Simulation Exercise
By: Mohammed Teslim
5/10/22
The central limit theorem is known to be one of the pillars of statistical inference. The theorem enables us to visualize or at least know more about the distribution of statistics, albeit, we can only lay our hands on one. What this means in simple terms is that we can learn about distribution of statistics (e.g mean) of identically independent samples from our population even though we only have one - which is our sample statistic. This report intends to investigate the exponential distribution in R and compare it with the central limit theorem.
To explore the exponential distribution, we simulate with a sample size of 40 and lambda of 0.2. This simulation shall be ran a thousand times so the distribution of the means can be visualized.
mns <- vector("double", 1000)
for (i in 1 : 1000){
mns[[i]] <- mean(rexp(40,0.2))}
As can be seen above, an empty vector of length 1000 and class doubles was created to store the means of each simulation. A for loop is utilized to iterate over each number from 1 to 1000 by which the mean of each simulation is stored.

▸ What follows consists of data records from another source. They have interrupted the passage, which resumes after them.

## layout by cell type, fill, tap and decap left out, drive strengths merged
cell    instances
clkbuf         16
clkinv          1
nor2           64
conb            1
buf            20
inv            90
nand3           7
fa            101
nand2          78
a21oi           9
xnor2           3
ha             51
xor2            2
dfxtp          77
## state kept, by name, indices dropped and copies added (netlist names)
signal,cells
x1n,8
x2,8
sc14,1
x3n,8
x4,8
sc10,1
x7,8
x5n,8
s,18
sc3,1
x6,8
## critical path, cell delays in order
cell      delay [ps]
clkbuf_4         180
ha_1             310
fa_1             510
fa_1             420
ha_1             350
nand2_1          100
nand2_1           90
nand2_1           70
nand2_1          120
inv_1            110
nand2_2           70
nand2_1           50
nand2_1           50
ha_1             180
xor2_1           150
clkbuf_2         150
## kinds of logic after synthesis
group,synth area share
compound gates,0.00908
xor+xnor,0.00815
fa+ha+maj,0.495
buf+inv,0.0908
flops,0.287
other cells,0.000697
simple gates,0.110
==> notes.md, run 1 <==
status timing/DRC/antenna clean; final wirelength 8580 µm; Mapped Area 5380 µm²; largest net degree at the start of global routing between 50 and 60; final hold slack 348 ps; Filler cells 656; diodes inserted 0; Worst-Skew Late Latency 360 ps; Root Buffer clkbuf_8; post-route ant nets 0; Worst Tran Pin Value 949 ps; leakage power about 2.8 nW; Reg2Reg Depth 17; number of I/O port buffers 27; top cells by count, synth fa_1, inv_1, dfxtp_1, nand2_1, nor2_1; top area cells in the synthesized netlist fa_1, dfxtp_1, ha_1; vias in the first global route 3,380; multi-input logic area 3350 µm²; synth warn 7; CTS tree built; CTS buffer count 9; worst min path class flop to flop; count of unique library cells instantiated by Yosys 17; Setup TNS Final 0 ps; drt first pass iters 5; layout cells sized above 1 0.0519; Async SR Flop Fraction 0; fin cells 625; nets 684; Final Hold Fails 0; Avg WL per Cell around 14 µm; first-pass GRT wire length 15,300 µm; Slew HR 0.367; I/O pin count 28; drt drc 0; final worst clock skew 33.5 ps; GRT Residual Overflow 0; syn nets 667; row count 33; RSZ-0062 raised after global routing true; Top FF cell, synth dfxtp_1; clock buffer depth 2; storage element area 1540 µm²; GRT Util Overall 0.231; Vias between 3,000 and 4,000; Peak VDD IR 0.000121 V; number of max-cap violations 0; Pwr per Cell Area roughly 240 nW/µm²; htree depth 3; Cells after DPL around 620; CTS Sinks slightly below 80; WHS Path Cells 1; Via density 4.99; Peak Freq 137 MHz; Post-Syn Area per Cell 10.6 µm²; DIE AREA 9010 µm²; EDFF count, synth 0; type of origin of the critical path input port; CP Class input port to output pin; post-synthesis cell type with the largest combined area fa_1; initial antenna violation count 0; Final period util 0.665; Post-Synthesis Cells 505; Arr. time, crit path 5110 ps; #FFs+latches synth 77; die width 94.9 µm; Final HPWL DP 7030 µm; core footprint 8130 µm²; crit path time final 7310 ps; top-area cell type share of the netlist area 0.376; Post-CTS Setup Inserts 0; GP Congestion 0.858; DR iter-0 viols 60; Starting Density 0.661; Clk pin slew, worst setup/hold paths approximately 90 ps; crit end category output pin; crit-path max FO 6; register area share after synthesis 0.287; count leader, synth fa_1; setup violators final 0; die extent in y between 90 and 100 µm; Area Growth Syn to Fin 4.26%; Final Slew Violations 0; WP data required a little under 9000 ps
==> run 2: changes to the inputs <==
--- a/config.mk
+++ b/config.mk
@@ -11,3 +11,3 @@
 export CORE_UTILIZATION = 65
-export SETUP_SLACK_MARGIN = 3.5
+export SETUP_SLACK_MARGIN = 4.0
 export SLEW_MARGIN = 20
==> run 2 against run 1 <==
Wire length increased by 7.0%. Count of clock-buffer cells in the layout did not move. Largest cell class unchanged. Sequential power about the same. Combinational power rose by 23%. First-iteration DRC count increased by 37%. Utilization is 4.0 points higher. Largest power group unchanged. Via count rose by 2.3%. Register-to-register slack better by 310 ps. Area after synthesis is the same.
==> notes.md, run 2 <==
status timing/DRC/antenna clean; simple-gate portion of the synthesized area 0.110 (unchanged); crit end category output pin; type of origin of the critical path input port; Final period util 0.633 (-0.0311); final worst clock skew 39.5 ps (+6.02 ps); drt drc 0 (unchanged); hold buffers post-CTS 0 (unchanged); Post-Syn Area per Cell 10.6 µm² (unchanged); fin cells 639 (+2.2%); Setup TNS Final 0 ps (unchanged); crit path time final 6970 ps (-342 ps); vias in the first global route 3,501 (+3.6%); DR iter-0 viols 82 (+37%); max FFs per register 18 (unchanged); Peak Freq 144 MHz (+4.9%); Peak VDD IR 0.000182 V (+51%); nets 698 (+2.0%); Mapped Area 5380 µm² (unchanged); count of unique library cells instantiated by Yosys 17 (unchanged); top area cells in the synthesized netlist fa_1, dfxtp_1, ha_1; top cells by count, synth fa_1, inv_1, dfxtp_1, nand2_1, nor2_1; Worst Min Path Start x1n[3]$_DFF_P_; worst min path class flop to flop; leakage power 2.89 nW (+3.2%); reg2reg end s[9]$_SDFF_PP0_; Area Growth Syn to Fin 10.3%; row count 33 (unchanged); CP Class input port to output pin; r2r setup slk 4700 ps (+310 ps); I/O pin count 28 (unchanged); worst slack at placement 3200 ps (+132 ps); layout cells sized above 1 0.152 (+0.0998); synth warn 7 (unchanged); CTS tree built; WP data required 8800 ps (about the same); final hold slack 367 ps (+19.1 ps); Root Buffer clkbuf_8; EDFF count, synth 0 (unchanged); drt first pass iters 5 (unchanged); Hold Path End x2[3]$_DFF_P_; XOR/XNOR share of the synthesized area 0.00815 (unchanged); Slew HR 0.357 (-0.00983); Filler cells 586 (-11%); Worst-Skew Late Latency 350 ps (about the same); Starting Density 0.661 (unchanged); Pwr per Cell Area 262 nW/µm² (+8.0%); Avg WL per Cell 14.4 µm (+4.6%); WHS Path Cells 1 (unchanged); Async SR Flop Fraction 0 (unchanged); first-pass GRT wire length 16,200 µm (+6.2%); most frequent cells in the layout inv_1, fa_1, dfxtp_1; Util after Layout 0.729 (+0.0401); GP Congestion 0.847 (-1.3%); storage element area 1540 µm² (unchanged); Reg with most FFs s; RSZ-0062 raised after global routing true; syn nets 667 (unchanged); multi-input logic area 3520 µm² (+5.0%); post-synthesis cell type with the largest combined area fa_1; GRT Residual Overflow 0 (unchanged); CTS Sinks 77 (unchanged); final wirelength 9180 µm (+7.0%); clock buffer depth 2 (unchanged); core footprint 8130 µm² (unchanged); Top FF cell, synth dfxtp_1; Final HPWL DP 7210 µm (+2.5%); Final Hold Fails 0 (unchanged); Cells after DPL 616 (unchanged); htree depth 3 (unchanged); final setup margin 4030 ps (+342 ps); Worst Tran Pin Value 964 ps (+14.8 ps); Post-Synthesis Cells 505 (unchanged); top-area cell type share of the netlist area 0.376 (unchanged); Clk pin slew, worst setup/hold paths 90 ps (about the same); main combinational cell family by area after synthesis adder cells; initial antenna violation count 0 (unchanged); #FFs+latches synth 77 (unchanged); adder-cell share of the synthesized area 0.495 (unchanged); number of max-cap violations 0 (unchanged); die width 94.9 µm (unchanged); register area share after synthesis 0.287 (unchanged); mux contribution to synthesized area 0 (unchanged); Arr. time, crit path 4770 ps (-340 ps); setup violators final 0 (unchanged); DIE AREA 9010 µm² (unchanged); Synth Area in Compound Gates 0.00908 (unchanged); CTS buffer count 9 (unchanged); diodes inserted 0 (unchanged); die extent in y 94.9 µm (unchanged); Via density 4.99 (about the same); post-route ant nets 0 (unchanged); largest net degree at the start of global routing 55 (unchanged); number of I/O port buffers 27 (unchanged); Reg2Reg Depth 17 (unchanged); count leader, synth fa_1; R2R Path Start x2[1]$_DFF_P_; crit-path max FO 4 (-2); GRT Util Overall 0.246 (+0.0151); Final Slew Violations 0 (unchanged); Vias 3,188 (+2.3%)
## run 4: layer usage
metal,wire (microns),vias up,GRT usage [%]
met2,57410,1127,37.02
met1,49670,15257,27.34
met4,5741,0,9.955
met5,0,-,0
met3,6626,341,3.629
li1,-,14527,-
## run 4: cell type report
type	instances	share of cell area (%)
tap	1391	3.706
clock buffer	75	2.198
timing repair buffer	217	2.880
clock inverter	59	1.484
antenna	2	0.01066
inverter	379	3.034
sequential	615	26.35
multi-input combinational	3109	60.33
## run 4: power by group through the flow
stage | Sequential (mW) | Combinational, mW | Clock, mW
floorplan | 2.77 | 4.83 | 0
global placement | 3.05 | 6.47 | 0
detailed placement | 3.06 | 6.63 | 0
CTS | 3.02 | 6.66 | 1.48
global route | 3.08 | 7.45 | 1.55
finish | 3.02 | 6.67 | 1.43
This is an optimization exercise on Yosys and OpenROAD, whose aim is small area, not a production implementation. The RTL was checked by simulation tests, not by an equivalence proof against the original design.

04-09:
## calc_top
module calc_top(
        input clk,               
        input rst,               
        input [4:0] keycode,     
        input newkey,            
        output [15:0] calcOut,   
        output [7:0] digit,      
        output [7:0] segment,    
        output NEG_LED,
        output OVW_LED
        );
clock: 12.0 ns
lec_check: 0
abc_area: 1
cap_margin: 20
core_margin: 2
core_utilization: 55
cts_buf_list: sky130_fd_sc_hd__clkbuf_8
gpl_timing_driven: 0
slew_margin: 20
synth_hierarchical: 1
standard.sh (not shown) runs the stock make flow with config.mk's settings and CLKGATE_MAP_FILE= SYNTH_SCRIPT=/design/flow/synth_recipe.tcl, a recipe that flattens the netlist after the stock synthesis.
==> flow/flow/run.sh <==
#!/bin/bash
# The standard synthesis (kept as std_synth.v for reference), the same
# synthesis without its final flatten (hier/), the combinational logic mapped
# again for area by flow/post.ys, a check that the registers are the standard
# synthesis's, then the standard layout from floorplan to finish.
set -euo pipefail
W=$(pwd)
P=$FLOW_PLATFORM
R=$W/orfs/results/$P/calc_top/base
H=$W/hier/results/$P/calc_top/base
LIB=$FLOW_HOME/platforms/$P/lib/sky130_fd_sc_hd__tt_025C_1v80.lib
bash standard.sh synth > $W/synth.log 2>&1
cp $R/1_2_yosys.v $W/std_synth.v
sed -e "s#WORK_HOME=[^ ]*#WORK_HOME=$W/hier#" -e "s#SYNTH_SCRIPT=[^ ]*#SYNTH_SCRIPT=$W/flow/hier_synth.tcl#" \
    -e '/^if \[\[/,$d' standard.sh > $W/hier.sh
bash $W/hier.sh $H/1_2_yosys.v > $W/hier_synth.log 2>&1
sed -e "s#@LIB@#$LIB#g" -e "s#@IN@#$H/1_2_yosys.v#" -e "s#@OUT@#$R/1_2_yosys.v#" -e "s#@W@#$W#" \
    -e "s#@CELLS@#$W/flow/cells.v#" flow/post.ys > $W/post_run.ys
yosys -s $W/post_run.ys > $W/post_yosys.log 2>&1
python3 flow/check_regs.py $W/std_synth.v $R/1_2_yosys.v > $W/check_regs.log 2>&1
bash standard.sh BUFFER_PORTS_ARGS="-buffer_cell sky130_fd_sc_hd__buf_1" finish > $W/layout.log 2>&1
Other scripts of this flow, unchanged in this note and not shown: flow/flow/cells.v, flow/flow/check_regs.py, flow/flow/hier_synth.tcl, flow/flow/post.ys
--- input diff 04-09..02-19 ---
--- a/flow/design.v
+++ b/flow/design.v
@@ -49,17 +49,18 @@
 endmodule
 module myCalc(
     input [16:0] X,
     input [16:0] Y,
     input [1:0] OP,
     input [4:0] keycode,
     input newkey,
+    input rst,
     output reg [16:0] nextX,
-    output loadY,
-    output clearY,
+    output [16:0] nextY,
+    output [1:0] nextOP,
     output OVW
     );
     wire sub = ~(OP[1] & OP[0]);
     wire b1 = Y[0] | OP[1];
     wire b2 = Y[1] & ~Y[0] & ~OP[1];
     wire b3 = Y[1] | OP[1];
     wire l4 = X[0] & b1;
@@ -637,37 +638,39 @@
     wire fa425_0, fa425_1;
     fa u425 (a405, a406, fa424_1, fa425_0, fa425_1);
     wire x426 = a407 ^ a408;
     wire x427 = x426 ^ fa425_1;
     wire [17:0] P = {x207, fa190_0, ha182_0, fa174_0, ha167_0, fa160_0, ha154_0, fa148_0, ha143_0, fa138_0, ha134_0, fa130_0, ha127_0, fa124_0, ha122_0, fa120_0, ha119_0, l4};    
     wire [17:0] S = {x372, ~fa357_0, xor2m348_0, ~fa341_0, xor2m333_0, ~fa327_0, xor2m320_0, ~fa315_0, xor2m309_0, ~fa305_0, xor2m300_0, ~fa297_0, xor2m293_0, ~fa291_0, xor2m288_0, ~d208, 1'b0, X[0]};    
     wire [17:0] A = {x427, fa425_0, fa424_0, fa423_0, fa422_0, fa421_0, fa420_0, fa419_0, fa418_0, fa417_0, fa416_0, fa415_0, fa414_0, fa413_0, fa412_0, fa411_0, fa410_0, fa409_0};    
-    wire k_digit = newkey & keycode[4];
-    wire k_op    = newkey & (keycode[4:2] == 3'b010);
-    wire k_ce    = newkey & (keycode == 5'b01100);
-    wire k_ca    = newkey & (keycode == 5'b00100);
-    wire k_eq    = newkey & (keycode == 5'b00011);
-    wire k_sqr   = newkey & (keycode == 5'b00001);
-    wire k_neg   = newkey & (keycode == 5'b00010);
+    wire key     = newkey & ~rst;
+    wire k_digit = key & keycode[4];
+    wire k_op    = key & (keycode[4:2] == 3'b010);
+    wire k_ce    = key & (keycode == 5'b01100);
+    wire k_ca    = key & (keycode == 5'b00100);
+    wire k_eq    = key & (keycode == 5'b00011);
+    wire k_sqr   = key & (keycode == 5'b00001);
+    wire k_neg   = key & (keycode == 5'b00010);
     wire op_mul = (OP == 2'b01);
     wire sel_shift = k_digit;
     wire sel_a = (k_eq & OP[1]) | (k_neg & ~OP[1]);
     wire sel_p = (k_eq & op_mul) | (k_neg & OP[1]);
     wire sel_s = k_sqr;
-    wire sel_x = ~(k_digit | k_op | k_ce | k_ca | k_sqr | k_neg | (k_eq & (OP != 2'b00)));
+    wire sel_x = ~(rst | k_digit | k_op | k_ce | k_ca | k_sqr | k_neg | (k_eq & (OP != 2'b00)));
     wire [16:0] shifted = {X[12:0], keycode[3:0]};
     wire [16:0] pick3_n, pick2_n;
     genvar b;
     generate for (b = 0; b < 17; b = b + 1) begin : pick
         ao222_n p3 (sel_shift, shifted[b], sel_a, A[b], sel_p, P[b], pick3_n[b]);
         ao22_n p2 (sel_s, S[b], sel_x, X[b], pick2_n[b]);
     end endgenerate
     always @* nextX = ~(pick3_n & pick2_n);
-    assign loadY = k_op;
-    assign clearY = k_ca;
+    wire hold_y = ~(rst | k_op | k_ca);
+    assign nextY = ({17{k_op}} & X) | ({17{hold_y}} & Y);
+    assign nextOP = ({2{k_op}} & keycode[1:0]) | ({2{hold_y}} & OP);
     assign OVW = (OP[1] & A[17]) | (op_mul & P[17]) | (k_sqr & S[17]);
 endmodule
 module fa(input a, input b, input c, output s, output co);
     assign s = a ^ b ^ c;
     assign co = (a & b) | (a & c) | (b & c);
 endmodule
 module ha(input a, input b, output s, output co);
@@ -709,36 +712,27 @@
         output NEG_LED,
         output OVW_LED
         );
     reg [16:0] X, Y;         
     reg [1:0] OP;            
     reg [9:0] count10;       
     reg [1:0] count2;        
-    wire [16:0] nextX;
-    wire loadY, clearY;
+    wire [16:0] nextX, nextY;
+    wire [1:0] nextOP;
     myCalc calculator (
         .X(X), .Y(Y), .OP(OP),
-        .keycode(keycode), .newkey(newkey),
-        .nextX(nextX), .loadY(loadY), .clearY(clearY),
+        .keycode(keycode), .newkey(newkey), .rst(rst),
+        .nextX(nextX), .nextY(nextY), .nextOP(nextOP),
         .OVW(OVW_LED)
         );
-    always @(posedge clk or posedge rst)
-        if (rst) X <= 17'b0;
-        else X <= nextX;
-    always @(posedge clk or posedge rst)
-        if (rst) begin
-            Y <= 17'b0;
-            OP <= 2'b0;
-        end else if (loadY) begin
-            Y <= X;
-            OP <= keycode[1:0];
-        end else if (clearY) begin
-            Y <= 17'b0;
-            OP <= 2'b0;
-        end
+    always @(posedge clk) begin
+        X <= nextX;
+        Y <= nextY;
+        OP <= nextOP;
+    end
     assign calcOut = X[15:0];
     assign NEG_LED = X[16];
     wire [9:0] next10;
     wire at_zero;
     DisplayInterface display (
         .value(X[15:0]), .count10(count10), .count2(count2),
         .next10(next10), .at_zero(at_zero),
[summary]
Re post-synth design cell area: 02-19 and 04-09 aren't equal, and the lower value belongs to 02-19. 04-09 -> 02-19: via count of the first global-routing pass decreased slightly. Re number of cells on the worst reg-to-reg path: 02-19 and 04-09 aren't equal, and the lower value belongs to 02-19. From 04-09 to 02-19 the numbers moved as follows: fmax was more or less identical, HPWL reported at the end of detailed placement did not really move, count of mapped cells out of synthesis +about 0.9%. Relative to 04-09, 02-19 improves wire length.

========
Setup of rev 12:
calc_top, a different RTL version from the one above (not shown whole).
Size in the first run: ~910 cells after synthesis, about 42 I/O pins, roughly 7100 µm² of cells after synthesis.
clock: 12.0 ns
lec_check: 0
abc_area: 1
cap_margin: 5
core_margin: 2
core_utilization: 55
cts_buf_list: sky130_fd_sc_hd__clkbuf_8
gpl_timing_driven: 0
slew_margin: 5
synth_hierarchical: 1
Scripts as last shown in full above: flow/flow/run.sh
Other scripts of this flow, unchanged in this note and not shown: flow/flow/cells.v, flow/flow/check_regs.py, flow/flow/hier_synth.tcl, flow/flow/post.ys
Rev 12 went all the way through the flow, and no timing, DRC or antenna check failed.
--- input diff rev 12..rev 13 ---
diff --git a/flow/design.v b/flow/design.v
--- a/flow/design.v
+++ b/flow/design.v
@@ -593,57 +593,43 @@
     wire fa399_0, fa399_1;
     fa u399 (a367, a368, fa398_1, fa399_0, fa399_1);
     wire fa400_0, fa400_1;
     fa u400 (a369, a370, fa399_1, fa400_0, fa400_1);
     wire fa401_0, fa401_1;
     fa u401 (a371, a372, fa400_1, fa401_0, fa401_1);
     wire fa402_0, fa402_1;
     fa u402 (a373, a374, fa401_1, fa402_0, fa402_1);
     wire fa403_0, fa403_1;
     fa u403 (a375, a376, fa402_1, fa403_0, fa403_1);
     wire fa404_0, fa404_1;
     fa u404 (a377, a378, fa403_1, fa404_0, fa404_1);
-    wire ha405_0, ha405_1;
-    ha u405 (a379, a380, ha405_0, ha405_1);
-    wire f406 = ha405_0 ^ fa404_1;
-    wire f407 = ha405_1 | (ha405_0 & fa404_1);
-    wire ha408_0, ha408_1;
-    ha u408 (a381, a382, ha408_0, ha408_1);
-    wire f409 = ha408_0 ^ f407;
-    wire f410 = ha408_1 | (ha408_0 & f407);
-    wire ha411_0, ha411_1;
-    ha u411 (a383, a384, ha411_0, ha411_1);
-    wire f412 = ha411_0 ^ f410;
-    wire f413 = ha411_1 | (ha411_0 & f410);
-    wire ha414_0, ha414_1;
-    ha u414 (a385, a386, ha414_0, ha414_1);
-    wire f415 = ha414_0 ^ f413;
-    wire f416 = ha414_1 | (ha414_0 & f413);
-    wire ha417_0, ha417_1;
-    ha u417 (a387, a388, ha417_0, ha417_1);
-    wire f418 = ha417_0 ^ f416;
-    wire f419 = ha417_1 | (ha417_0 & f416);
-    wire ha420_0, ha420_1;
-    ha u420 (a389, a390, ha420_0, ha420_1);
-    wire f421 = ha420_0 ^ f419;
-    wire f422 = ha420_1 | (ha420_0 & f419);
-    wire ha423_0, ha423_1;
-    ha u423 (a391, a392, ha423_0, ha423_1);
-    wire f424 = ha423_0 ^ f422;
-    wire f425 = ha423_1 | (ha423_0 & f422);
-    wire x426 = a393 ^ a394;
-    wire x427 = x426 ^ f425;
+    wire fa405_0, fa405_1;
+    fa u405 (a379, a380, fa404_1, fa405_0, fa405_1);
+    wire fa406_0, fa406_1;
+    fa u406 (a381, a382, fa405_1, fa406_0, fa406_1);
+    wire fa407_0, fa407_1;
+    fa u407 (a383, a384, fa406_1, fa407_0, fa407_1);
+    wire fa408_0, fa408_1;
+    fa u408 (a385, a386, fa407_1, fa408_0, fa408_1);
+    wire fa409_0, fa409_1;
+    fa u409 (a387, a388, fa408_1, fa409_0, fa409_1);
+    wire fa410_0, fa410_1;
+    fa u410 (a389, a390, fa409_1, fa410_0, fa410_1);
+    wire fa411_0, fa411_1;
+    fa u411 (a391, a392, fa410_1, fa411_0, fa411_1);
+    wire x412 = a393 ^ a394;
+    wire x413 = x412 ^ fa411_1;
     wire [17:0] P = {x207, fa190_0, ha182_0, fa174_0, ha167_0, fa160_0, ha154_0, fa148_0, ha143_0, fa138_0, ha134_0, fa130_0, ha127_0, fa124_0, ha122_0, fa120_0, ha119_0, l4};    
     wire [17:0] S = {x358, fa343_0, ha336_0, fa329_0, ha323_0, fa317_0, ha312_0, fa307_0, ha303_0, fa299_0, ha296_0, fa293_0, ha291_0, fa289_0, ha288_0, d208, 1'b0, X[0]};    
-    wire [17:0] A = {x427, f424, f421, f418, f415, f412, f409, f406, fa404_0, fa403_0, fa402_0, fa401_0, fa400_0, fa399_0, fa398_0, fa397_0, fa396_0, fa395_0};    
+    wire [17:0] A = {x413, fa411_0, fa410_0, fa409_0, fa408_0, fa407_0, fa406_0, fa405_0, fa404_0, fa403_0, fa402_0, fa401_0, fa400_0, fa399_0, fa398_0, fa397_0, fa396_0, fa395_0};    
     wire key     = newkey & ~rst;
     wire k_digit = key & keycode[4];
     wire k_op    = key & (keycode[4:2] == 3'b010);
     wire k_ce    = key & (keycode == 5'b01100);
     wire k_ca    = key & (keycode == 5'b00100);
     wire k_eq    = key & (keycode == 5'b00011);
     wire k_sqr   = key & (keycode == 5'b00001);
     wire k_neg   = key & (keycode == 5'b00010);
     wire op_mul = (OP == 2'b01);
     wire sel_shift = k_digit;
     wire sel_a = (k_eq & OP[1]) | (k_neg & ~OP[1]);
     wire sel_p = (k_eq & op_mul) | (k_neg & OP[1]);
### Flow results
Rev 12 → rev 13: register area flat; cell area went up about 0.5%; net count of the finished layout decreased by 11 relative to the old numbers; final weighted congestion in routability-driven placement comparable; area of the multi-input gates fell by 23 µm².
Looking at highest-delay cell along the critical path, the sky130_fd_sc_hd__dfxtp_2 result is from rev 13; the sky130_fd_sc_hd__dfxtp_1 one comes from rev 12.
Going from rev 12 to rev 13, critical path depth fell by 7.1%; number of core rows comparable; final design utilization up 0.31 points; met3 usage in global routing saw an increase.
Time the final worst path needs with I/O delays and setup on rev 13 is up relative to rev 12.
Lower cell count among rev 13 and rev 12: rev 13
On global-route usage, rev 13 tracks rev 12 almost exactly.

==> port drivers added, routing unchanged <==
In the flow no input, the clock included, has a driving cell. The finished layouts below were timed again as built, in two steps.
Step 1 assumes that a clkbuf_16 drives the clock port and a buf_2 every other input.
Step 2 times the ports against the registers' clock, not the clock port: input delays grow and output delays shrink by t, the midpoint of the rising clock arrivals with the driver on.
Slacks: no drivers / after step 1 / after step 2; pairs: no drivers / after step 1.
run	t, ns	setup slack, ns	hold slack, ns	latest minus earliest clock arrival (ns)	pins driven straight from the clock port
04-09	0.349	0.329 / 0.293 / 0.642	0.384 / 0.384 / 0.384	0.009 / 0.010	1
02-19	0.341	0.359 / 0.327 / 0.668	0.383 / 0.383 / 0.383	0.009 / 0.010	1
rev 12	0.346	0.662 / 0.627 / 0.973	0.386 / 0.386 / 0.386	0.021 / 0.021	1
rev 13	0.351	0.292 / 0.254 / 0.606	0.382 / 0.382 / 0.382	0.010 / 0.011	1
After both steps setup and hold are still met in every run listed.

standard_devs <- vector("double", 1000)
for (i in 1 : 1000){
standard_devs[[i]] <- sd(rexp(40,0.2))}
Similar thing is done to assess how variable the samples. The
standard deviation for each sample is stored in the vector called
standard_devs and ran a thousand times, using similiar
iteration technique as above.
The theoretical mean for an exponential distribution is \(1/lambda\). Lambda here is
0.2, so 1/0.2 equals 5.
hist(mns, main = "Distribution of 1000 averages")
From the figure above, we can see that the distribution is centered
around 5 which is the theoretical mean, which is in keeping
with the central limit theorem.
The theoretical standard deviation for this distribution is also
\(1/lambda\). Lambda here is
0.2, so 1/0.2 equals 5 which is
the theoretical standard deviation.
hist(standard_devs, main = "Distribution of 1000 SDs")
According to the central limit theorem, it is expected that a
distribution of standard deviations should be centered around the
population standard deviation, in this case, the theoretical standard
deviation. That is exactly what we see here with the distribution
centered around 5 as calculated.
We compare two distributions; a distribution of a large sample size and a distribution of averages.
hist(rexp(1000, 0.2), main = "Histogram of one sample of size 1000")
hist(mns, main = "Distribution of 1000 averages")
From the figures, we can see the distribution of a large sample size is not normal (it is not centered around any particular value), however the distribution of the averages is essentially normal (centered around the population mean), thus further confirming the central limit theorem.